Work through the records below, line by line, and say how many lines include "inserts", with nothing else.

START Material provided

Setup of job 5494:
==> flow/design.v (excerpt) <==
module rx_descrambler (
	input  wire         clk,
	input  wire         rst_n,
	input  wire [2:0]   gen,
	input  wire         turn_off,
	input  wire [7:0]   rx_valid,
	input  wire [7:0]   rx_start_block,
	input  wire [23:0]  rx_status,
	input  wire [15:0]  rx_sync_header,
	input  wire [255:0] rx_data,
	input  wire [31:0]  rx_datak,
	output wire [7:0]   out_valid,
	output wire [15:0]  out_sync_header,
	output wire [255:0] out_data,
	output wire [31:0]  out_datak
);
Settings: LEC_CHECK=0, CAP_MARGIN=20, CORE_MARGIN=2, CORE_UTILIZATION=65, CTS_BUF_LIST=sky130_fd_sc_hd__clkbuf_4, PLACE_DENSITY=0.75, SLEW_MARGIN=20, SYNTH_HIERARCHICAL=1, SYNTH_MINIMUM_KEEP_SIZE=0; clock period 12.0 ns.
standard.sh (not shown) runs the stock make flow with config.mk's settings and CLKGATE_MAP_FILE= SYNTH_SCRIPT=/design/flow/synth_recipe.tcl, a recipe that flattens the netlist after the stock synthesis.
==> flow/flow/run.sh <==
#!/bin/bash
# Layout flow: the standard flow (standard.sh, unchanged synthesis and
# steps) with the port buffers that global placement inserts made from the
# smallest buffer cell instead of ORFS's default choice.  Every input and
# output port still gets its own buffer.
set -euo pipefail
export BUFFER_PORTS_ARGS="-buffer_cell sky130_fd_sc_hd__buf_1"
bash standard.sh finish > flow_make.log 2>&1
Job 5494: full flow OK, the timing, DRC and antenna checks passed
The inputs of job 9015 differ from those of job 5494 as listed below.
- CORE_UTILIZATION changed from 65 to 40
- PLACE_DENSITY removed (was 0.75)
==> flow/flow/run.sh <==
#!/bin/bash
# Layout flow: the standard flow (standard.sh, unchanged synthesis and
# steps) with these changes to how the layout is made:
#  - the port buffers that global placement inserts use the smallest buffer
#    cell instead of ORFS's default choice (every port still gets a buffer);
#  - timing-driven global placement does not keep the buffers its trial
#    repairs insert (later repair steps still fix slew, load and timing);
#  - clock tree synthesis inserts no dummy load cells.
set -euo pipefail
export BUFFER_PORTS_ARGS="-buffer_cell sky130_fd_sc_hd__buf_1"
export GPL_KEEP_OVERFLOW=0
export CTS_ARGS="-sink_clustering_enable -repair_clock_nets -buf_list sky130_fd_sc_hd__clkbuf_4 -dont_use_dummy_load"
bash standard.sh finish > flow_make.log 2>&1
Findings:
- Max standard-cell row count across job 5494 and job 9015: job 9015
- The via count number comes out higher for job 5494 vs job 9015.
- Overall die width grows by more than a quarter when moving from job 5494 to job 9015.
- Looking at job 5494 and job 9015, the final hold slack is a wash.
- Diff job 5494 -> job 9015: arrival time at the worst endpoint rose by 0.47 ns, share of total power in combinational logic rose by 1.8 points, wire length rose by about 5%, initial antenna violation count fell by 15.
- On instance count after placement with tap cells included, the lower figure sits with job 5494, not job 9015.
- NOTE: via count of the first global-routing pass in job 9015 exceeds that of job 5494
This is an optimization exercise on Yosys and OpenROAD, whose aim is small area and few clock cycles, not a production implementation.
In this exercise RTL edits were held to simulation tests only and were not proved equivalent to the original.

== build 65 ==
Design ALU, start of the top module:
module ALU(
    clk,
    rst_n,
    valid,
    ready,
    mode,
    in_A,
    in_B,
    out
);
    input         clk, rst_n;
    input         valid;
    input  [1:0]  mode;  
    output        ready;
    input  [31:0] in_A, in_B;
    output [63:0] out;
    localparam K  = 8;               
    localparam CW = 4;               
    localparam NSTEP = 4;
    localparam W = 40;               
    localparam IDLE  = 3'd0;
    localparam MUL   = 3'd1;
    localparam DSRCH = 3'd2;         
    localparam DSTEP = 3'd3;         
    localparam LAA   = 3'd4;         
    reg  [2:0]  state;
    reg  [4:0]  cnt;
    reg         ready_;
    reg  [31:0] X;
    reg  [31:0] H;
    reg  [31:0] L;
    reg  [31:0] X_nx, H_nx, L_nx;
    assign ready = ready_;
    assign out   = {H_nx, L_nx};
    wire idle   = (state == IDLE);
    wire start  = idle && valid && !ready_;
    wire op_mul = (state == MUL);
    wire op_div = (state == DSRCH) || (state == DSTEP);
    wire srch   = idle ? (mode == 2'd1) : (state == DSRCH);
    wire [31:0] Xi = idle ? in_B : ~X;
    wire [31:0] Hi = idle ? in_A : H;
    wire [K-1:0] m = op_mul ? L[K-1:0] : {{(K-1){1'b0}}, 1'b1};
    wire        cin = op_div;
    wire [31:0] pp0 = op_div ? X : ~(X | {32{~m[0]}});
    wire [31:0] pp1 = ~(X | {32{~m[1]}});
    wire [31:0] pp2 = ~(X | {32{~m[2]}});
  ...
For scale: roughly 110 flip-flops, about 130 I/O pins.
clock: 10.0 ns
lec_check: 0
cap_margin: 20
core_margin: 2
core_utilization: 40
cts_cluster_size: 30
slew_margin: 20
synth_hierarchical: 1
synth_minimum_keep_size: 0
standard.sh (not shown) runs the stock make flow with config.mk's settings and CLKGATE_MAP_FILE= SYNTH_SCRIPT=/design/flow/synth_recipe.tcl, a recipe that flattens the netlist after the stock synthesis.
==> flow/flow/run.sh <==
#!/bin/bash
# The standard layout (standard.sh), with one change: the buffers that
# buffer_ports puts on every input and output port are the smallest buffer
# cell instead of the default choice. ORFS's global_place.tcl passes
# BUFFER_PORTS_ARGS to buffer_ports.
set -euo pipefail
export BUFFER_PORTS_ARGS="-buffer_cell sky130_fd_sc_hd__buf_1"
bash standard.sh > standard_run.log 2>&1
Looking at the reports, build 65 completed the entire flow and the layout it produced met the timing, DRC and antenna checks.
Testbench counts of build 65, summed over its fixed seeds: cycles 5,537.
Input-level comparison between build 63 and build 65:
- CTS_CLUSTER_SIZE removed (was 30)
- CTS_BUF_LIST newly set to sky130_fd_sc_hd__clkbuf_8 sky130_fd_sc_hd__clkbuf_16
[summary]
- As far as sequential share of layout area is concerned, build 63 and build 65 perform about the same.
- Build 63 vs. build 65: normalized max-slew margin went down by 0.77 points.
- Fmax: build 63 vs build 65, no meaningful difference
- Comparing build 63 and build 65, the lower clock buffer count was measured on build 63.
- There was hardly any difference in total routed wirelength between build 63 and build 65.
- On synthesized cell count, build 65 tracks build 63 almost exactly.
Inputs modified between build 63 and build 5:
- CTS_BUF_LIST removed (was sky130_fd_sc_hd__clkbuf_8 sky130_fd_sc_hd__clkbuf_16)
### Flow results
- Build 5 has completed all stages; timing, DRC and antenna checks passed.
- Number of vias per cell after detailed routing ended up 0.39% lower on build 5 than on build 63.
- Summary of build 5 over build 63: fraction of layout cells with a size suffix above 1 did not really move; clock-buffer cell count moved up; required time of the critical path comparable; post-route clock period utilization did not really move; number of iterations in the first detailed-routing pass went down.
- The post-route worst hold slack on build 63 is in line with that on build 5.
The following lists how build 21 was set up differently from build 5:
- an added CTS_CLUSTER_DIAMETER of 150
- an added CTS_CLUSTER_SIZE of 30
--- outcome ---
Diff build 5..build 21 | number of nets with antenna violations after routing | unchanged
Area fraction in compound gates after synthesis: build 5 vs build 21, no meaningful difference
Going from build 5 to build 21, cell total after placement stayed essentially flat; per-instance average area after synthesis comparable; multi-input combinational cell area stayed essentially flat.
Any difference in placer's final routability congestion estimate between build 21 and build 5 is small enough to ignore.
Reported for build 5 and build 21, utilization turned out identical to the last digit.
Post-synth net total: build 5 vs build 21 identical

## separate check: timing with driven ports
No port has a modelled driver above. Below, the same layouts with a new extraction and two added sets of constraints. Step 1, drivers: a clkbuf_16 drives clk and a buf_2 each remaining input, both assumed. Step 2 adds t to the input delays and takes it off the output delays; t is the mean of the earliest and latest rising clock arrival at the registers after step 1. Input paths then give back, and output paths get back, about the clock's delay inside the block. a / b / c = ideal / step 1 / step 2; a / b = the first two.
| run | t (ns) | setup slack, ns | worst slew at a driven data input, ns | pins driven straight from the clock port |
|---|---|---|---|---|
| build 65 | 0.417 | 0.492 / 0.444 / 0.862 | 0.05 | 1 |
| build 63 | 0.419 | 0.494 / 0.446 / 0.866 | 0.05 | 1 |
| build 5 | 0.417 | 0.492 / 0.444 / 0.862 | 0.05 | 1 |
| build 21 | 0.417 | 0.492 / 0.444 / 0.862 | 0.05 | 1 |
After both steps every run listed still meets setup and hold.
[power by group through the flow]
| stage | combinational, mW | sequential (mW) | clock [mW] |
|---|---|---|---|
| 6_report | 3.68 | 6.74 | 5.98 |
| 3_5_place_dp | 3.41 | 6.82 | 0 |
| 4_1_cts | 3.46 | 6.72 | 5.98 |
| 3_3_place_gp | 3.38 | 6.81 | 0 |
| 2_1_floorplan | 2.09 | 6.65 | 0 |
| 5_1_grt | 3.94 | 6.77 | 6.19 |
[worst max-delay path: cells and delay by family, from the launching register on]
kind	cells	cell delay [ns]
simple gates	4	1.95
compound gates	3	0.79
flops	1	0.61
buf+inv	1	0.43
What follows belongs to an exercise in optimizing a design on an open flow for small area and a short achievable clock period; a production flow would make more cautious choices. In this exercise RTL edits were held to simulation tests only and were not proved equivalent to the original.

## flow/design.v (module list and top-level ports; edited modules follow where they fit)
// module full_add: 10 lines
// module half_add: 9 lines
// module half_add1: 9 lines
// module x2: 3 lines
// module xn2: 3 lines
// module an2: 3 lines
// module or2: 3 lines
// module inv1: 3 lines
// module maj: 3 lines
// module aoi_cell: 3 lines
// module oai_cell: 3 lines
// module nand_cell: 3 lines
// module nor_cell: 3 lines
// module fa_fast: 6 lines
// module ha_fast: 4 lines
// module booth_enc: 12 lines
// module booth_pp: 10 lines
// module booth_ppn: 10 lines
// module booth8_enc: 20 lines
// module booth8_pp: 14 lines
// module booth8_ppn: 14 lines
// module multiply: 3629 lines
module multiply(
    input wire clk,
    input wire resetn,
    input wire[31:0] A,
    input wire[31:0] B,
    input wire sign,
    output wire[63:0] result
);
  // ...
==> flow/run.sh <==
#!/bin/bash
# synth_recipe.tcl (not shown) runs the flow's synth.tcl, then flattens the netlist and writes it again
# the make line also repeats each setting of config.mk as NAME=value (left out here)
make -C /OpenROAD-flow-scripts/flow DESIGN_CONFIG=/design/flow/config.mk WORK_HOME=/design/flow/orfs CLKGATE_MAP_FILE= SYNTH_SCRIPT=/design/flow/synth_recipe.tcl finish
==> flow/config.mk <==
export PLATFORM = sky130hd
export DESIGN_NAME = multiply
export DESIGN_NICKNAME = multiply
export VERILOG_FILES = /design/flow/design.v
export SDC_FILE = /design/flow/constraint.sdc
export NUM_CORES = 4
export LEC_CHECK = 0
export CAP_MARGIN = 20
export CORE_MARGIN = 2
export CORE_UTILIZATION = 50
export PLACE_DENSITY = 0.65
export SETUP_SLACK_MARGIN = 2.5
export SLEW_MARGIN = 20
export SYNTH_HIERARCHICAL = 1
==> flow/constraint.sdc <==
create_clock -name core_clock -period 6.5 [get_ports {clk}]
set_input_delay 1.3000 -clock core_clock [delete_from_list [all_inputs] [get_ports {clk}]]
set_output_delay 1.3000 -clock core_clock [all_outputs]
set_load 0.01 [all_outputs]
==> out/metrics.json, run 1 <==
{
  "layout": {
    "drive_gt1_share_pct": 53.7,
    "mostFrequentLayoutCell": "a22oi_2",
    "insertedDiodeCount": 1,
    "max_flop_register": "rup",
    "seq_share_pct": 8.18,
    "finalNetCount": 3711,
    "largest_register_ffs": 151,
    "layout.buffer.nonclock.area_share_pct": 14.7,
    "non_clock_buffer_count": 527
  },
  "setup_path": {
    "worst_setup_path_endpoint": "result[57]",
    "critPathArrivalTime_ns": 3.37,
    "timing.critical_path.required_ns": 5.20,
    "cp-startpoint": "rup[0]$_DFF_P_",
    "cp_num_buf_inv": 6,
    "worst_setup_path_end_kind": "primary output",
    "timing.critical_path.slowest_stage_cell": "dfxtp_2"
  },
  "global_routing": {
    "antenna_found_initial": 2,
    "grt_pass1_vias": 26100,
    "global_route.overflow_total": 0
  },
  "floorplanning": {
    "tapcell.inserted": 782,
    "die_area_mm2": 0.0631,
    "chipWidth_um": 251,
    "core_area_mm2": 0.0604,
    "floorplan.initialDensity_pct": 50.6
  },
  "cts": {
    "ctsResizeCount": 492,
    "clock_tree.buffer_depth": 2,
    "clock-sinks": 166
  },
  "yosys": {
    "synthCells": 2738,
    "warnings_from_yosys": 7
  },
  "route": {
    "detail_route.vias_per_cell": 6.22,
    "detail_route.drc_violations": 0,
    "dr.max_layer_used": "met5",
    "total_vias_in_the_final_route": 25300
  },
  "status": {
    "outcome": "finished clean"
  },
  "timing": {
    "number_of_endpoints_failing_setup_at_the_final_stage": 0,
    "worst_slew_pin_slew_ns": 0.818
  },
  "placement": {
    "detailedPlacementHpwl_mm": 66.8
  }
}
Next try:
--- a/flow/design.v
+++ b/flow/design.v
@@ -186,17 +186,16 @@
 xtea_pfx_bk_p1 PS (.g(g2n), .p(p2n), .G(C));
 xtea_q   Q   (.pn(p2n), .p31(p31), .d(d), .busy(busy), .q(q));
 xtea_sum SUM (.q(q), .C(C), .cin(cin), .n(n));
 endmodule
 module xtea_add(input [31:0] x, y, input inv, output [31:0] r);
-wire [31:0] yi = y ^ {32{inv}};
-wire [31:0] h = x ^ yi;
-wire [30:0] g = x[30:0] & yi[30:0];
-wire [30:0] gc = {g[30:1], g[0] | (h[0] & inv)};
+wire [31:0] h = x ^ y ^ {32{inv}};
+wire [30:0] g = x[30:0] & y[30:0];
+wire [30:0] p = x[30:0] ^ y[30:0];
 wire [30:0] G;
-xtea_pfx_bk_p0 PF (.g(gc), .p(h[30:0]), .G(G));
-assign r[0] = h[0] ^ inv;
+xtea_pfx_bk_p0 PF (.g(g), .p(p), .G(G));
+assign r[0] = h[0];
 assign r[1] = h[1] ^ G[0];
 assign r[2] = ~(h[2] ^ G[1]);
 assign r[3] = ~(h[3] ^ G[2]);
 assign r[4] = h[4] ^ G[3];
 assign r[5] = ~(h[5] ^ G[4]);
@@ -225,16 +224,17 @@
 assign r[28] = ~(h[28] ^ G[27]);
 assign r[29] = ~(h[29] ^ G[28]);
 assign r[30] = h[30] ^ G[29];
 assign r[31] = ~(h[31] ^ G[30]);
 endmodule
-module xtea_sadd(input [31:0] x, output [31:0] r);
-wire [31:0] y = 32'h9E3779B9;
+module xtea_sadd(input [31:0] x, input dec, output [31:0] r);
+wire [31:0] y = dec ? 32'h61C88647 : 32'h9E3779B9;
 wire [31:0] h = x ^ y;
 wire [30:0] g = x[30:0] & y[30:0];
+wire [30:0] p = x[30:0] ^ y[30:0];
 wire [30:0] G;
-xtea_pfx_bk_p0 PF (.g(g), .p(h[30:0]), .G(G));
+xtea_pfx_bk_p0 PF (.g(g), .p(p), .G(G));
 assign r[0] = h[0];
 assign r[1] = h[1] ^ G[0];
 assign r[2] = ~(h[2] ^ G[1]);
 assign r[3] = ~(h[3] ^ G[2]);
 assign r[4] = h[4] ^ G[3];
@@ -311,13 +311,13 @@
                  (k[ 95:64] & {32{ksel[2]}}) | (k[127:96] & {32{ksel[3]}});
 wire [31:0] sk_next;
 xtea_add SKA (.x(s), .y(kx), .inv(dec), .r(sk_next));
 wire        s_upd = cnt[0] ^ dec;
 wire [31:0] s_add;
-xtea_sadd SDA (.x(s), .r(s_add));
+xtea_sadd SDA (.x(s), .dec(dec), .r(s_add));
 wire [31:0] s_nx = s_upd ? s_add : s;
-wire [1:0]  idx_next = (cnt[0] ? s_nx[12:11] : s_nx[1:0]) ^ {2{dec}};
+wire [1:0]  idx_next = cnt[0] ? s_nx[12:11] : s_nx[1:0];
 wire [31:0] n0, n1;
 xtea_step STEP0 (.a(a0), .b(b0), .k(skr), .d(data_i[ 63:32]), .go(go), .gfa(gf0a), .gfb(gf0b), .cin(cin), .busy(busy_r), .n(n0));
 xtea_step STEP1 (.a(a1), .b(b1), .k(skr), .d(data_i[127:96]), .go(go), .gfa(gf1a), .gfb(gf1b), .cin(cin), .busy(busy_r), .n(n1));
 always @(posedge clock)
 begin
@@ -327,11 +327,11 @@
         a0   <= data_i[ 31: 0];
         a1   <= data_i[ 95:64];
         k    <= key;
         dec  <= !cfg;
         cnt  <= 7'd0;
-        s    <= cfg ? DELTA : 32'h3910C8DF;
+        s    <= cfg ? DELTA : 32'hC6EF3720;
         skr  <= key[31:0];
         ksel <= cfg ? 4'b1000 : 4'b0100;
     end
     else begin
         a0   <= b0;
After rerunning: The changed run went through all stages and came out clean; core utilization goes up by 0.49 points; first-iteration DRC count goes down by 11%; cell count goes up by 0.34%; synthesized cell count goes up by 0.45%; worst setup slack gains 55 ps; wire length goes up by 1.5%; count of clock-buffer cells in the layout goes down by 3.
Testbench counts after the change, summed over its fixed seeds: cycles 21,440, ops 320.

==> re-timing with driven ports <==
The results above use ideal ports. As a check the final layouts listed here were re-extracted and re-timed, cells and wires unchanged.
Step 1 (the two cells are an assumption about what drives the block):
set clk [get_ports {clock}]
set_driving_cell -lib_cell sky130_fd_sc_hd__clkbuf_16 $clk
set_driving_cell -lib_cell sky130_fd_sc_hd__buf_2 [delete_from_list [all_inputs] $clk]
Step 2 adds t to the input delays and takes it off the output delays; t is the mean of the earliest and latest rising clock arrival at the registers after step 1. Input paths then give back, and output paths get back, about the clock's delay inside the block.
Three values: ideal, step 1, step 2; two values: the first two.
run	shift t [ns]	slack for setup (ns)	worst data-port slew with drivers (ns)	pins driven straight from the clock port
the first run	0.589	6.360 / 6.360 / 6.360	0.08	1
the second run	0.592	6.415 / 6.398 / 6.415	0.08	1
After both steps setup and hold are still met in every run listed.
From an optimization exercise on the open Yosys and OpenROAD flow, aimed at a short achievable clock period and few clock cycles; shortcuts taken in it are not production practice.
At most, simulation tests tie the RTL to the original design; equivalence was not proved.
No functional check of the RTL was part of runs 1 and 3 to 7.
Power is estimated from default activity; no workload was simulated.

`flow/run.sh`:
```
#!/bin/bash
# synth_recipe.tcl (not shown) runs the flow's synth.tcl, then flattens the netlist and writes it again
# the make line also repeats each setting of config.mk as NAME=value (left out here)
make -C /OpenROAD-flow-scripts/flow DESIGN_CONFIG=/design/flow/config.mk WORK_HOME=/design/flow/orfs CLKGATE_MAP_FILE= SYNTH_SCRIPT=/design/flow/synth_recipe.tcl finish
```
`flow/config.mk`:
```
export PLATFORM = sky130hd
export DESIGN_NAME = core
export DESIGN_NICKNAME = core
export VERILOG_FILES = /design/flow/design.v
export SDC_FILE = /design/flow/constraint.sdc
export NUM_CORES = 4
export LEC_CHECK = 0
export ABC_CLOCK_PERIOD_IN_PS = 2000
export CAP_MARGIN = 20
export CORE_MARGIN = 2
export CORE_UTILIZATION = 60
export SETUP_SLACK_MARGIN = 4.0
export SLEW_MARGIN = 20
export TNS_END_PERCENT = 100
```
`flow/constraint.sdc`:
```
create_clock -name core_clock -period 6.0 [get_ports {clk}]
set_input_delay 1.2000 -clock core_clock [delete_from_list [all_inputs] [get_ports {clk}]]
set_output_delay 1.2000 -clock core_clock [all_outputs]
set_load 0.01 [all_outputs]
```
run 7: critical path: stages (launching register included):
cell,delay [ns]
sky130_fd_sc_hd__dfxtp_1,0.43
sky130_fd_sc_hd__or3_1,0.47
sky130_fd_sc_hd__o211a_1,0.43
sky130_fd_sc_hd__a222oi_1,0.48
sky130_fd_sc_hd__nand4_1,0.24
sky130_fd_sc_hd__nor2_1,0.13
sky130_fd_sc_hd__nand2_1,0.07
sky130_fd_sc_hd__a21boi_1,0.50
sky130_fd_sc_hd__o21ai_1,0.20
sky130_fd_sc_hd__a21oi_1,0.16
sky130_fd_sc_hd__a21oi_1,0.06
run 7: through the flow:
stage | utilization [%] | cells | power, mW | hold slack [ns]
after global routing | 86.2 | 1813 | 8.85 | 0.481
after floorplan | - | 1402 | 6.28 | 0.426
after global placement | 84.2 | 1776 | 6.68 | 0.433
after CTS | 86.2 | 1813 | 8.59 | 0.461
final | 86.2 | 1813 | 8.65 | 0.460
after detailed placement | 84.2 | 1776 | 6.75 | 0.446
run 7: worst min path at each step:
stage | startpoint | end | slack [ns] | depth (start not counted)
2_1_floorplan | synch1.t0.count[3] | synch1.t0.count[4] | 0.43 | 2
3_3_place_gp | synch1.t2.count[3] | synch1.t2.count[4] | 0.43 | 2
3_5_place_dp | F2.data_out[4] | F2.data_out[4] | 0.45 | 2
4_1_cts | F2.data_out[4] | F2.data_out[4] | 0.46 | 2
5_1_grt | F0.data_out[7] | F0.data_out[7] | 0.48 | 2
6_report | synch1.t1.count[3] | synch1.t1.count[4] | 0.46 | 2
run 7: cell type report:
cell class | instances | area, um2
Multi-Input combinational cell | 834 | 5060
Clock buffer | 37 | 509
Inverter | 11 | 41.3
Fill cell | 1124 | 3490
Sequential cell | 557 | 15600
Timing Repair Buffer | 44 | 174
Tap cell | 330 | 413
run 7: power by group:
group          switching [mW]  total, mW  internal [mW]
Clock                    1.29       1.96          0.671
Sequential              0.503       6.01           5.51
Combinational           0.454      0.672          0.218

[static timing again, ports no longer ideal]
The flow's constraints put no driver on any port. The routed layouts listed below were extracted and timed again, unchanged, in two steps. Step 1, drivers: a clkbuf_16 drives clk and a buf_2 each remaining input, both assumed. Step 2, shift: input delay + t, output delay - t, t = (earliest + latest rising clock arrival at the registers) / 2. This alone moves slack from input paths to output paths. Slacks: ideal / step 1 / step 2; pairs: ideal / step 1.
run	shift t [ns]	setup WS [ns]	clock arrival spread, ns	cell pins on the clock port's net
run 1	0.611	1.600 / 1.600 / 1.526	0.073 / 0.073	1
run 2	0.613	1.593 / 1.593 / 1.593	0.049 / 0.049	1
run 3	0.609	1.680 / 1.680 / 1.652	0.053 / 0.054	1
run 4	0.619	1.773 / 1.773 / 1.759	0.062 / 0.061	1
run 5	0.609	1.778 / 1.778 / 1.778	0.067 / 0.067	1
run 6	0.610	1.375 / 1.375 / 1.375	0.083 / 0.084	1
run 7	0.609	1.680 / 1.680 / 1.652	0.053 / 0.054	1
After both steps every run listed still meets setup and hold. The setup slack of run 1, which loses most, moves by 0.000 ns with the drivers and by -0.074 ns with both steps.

END Material provided

Problem solution: 3